Untitled (101), ink on paper, 2008, 4" x 5"

“Saccade Works” by Patrick Keesey

“If a bird were to paint would it not be by letting its feathers fall, a snake by casting off its scales, a tree by letting fall its leaves?” (1) And a human being, what falls when a speaking body paints? Patrick Keesey’s drawings and paintings, created in a neuroscientific-like manner and exhibited in a clinical context (2), may be considered as an answer to this question.

What a hand lays down with a pen, or a brush, is ink, and in Keesey’s drawings shellac-based motley-colored knots of it – sorrels and peats, auburns and roans, hazels and indigos – dirty deposits analogous to the excreta that drops naturally from the body. Yet the art-historical axiom doesn’t sufficiently account for the emphasis on vision in Keesey’s technique, his desire to trace the ways by which the eye apprehends, examines, or devours the world. Nor does the traditional art cliché account for what else ultimately falls in the process.

Simultaneously seeing and seen, the speaking being, which “wants to be”, will ask how do I look? Keesey answers with art, qua science, by first considering the operation of the eye itself, the organ and its function. A saccadic motion is a series of rapid movements of a mechanical device or the body, for example the eye, head, or hand. Keesey draws by indifferently scanning an object in his environment, his hand approximating the erratic lines by which his eyes travel. Never stopping to aesthetically assess the results, Keesey doesn’t render an object in space so much as index or “capture” it.

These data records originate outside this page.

`config.mk`:
```
export PLATFORM = sky130hd
export DESIGN_NAME = disp_scan_ctrl_flat
export DESIGN_NICKNAME = d
export VERILOG_FILES = /design/src/rtl/disp_scan_ctrl_if.sv /design/src/rtl/disp_scan_ctrl.sv /design/src/flat_wrapper.sv
export SDC_FILE = /design/constraint.sdc
export NUM_CORES = 1
export LEC_CHECK = 0
export CAP_MARGIN = 10
export CORE_MARGIN = 4
export CORE_UTILIZATION = 38
export CTS_BUF_LIST = sky130_fd_sc_hd__clkbuf_2
export DETAILED_ROUTE_END_ITERATION = 8
export HOLD_SLACK_MARGIN = 0.05
export PLACE_DENSITY = 0.63
export SYNTH_ARGS = -nofsm -noshare
export SYNTH_HDL_FRONTEND = slang
export SYNTH_SLANG_ARGS = --single-unit
```
`constraint.sdc`:
```
create_clock -name clk -period 2.48 [get_ports clk]
set_clock_uncertainty 0.05 [all_clocks]
set_input_delay 0.372 -clock clk [delete_from_list [all_inputs] [get_ports clk]]
set_output_delay 0.372 -clock clk [all_outputs]
set_load 0.005 [all_outputs]
```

Yet something else insinuates to make the cumulative marks, the “data”, made through research-like studies, art and not exactly science. Keesey’s works allude to something undetectable by strictly visual or empirical phenomena that escapes science. It is this phantom dimension that seems to captivate or fascinate him, as in fascinum – the voracious or evil eye, that which has the effect of arresting movement and killing life. Apperceived by the artist, permeating the observable world, is the gaze, “deriving”(3) there. The gaze is the specular realm in which the subject is immersed, seen from every point except the one from where he sees. Sight and the gaze do not correspond. “You never look at me from the place I see you. Conversely, what I look at is never what I wish to see.”(4)

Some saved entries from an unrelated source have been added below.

<file path="config.mk">
export PLATFORM = sky130hd
export DESIGN_NAME = gate_prober_flat
export DESIGN_NICKNAME = d
export VERILOG_FILES = /design/src/rtl/gate_prober_pkg.sv /design/src/rtl/gate_prober_if.sv /design/src/rtl/gate_prober_classifier.sv /design/src/rtl/gate_prober.sv /design/src/flat_wrapper.sv
export SDC_FILE = /design/constraint.sdc
export NUM_CORES = 1
export LEC_CHECK = 0
export ABC_AREA = 0
export CORE_ASPECT_RATIO = 1.4
export CORE_MARGIN = 2
export CORE_UTILIZATION = 34
export DETAILED_ROUTE_END_ITERATION = 6
export PLACE_DENSITY = 0.58
export SLEW_MARGIN = 20
export SYNTH_ARGS = -nofsm -noshare
export SYNTH_HDL_FRONTEND = slang
export SYNTH_HIERARCHICAL = 1
export SYNTH_SLANG_ARGS = --single-unit
</file>
<file path="constraint.sdc">
create_clock -name clk -period 3.7 [get_ports clk]
set_clock_uncertainty 0.15 [all_clocks]
set_input_delay 0.74 -clock clk [delete_from_list [all_inputs] [get_ports clk]]
set_output_delay 0.74 -clock clk [all_outputs]
set_load 0.005 [all_outputs]
</file>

Scattered by the artist’s body, what do the empirical transcriptions of his world ultimately verify? Isn’t it the specter of the artist himself, in his environment, in the picture, so to speak, solicited from each of the points of light, both stationary and mobile, upon which his eyes land and his hand records? As he automatically plots the coordinates from where he might be seen, his traces accrue – cluster, swarm, congeal and flock – in tantalizing and murky edies of ink that blot out the white of the page. “If I am anything in the picture, it is always in the form of the screen, which I earlier called the stain, the spot.”(5) It is the apparation of the artist himself – contingent, imminanent, vanishing – that haunts the nebulas of ink.

By recognizing the difference between vision and the eye, Keesey is able to locate his art in the gap between seeing and being seen. This division accounts for the paradoxical consequence in which in his attempt to objectify his world he is objectified by it. It is through his mimicry of a device to empirically record his environment that Keesey is able to draw from this “Other” place. “The gaze I encounter is, not a seen gaze, but a gaze imagined by me in the field of the Other”.(6) Yet while the artist conjures the gaze, he simultaneously cloaks it. Thus, the fretworks, veils, and lattices of ink perform a two-fold function of appeal and evasion.

What finally distinguishes Keesey’s observational works from science is their exhibition, qua art, for public observation. Viewers scan the coils, hanks, and locks of ink defacing the page, invited to decipher the bogus ideograms, glyphs, or letters entangled there. Something is offered to the eye, which precipitates the surrender of the gaze. Summoned, trapped, tamed – it falls. “In any picture, it is precisely in seeking the gaze in each of its points that you will see it disappear.”(7)

The hand is fundamentally an instrument with which to write and left to its own devices, divorced from the eye, it will do so reflexively. As the visible world is mortified by language, is it any wonder Keesey’s saccadic dictations of it transmute visually as gobbledygook, mumbo-jumbo, or gibberish?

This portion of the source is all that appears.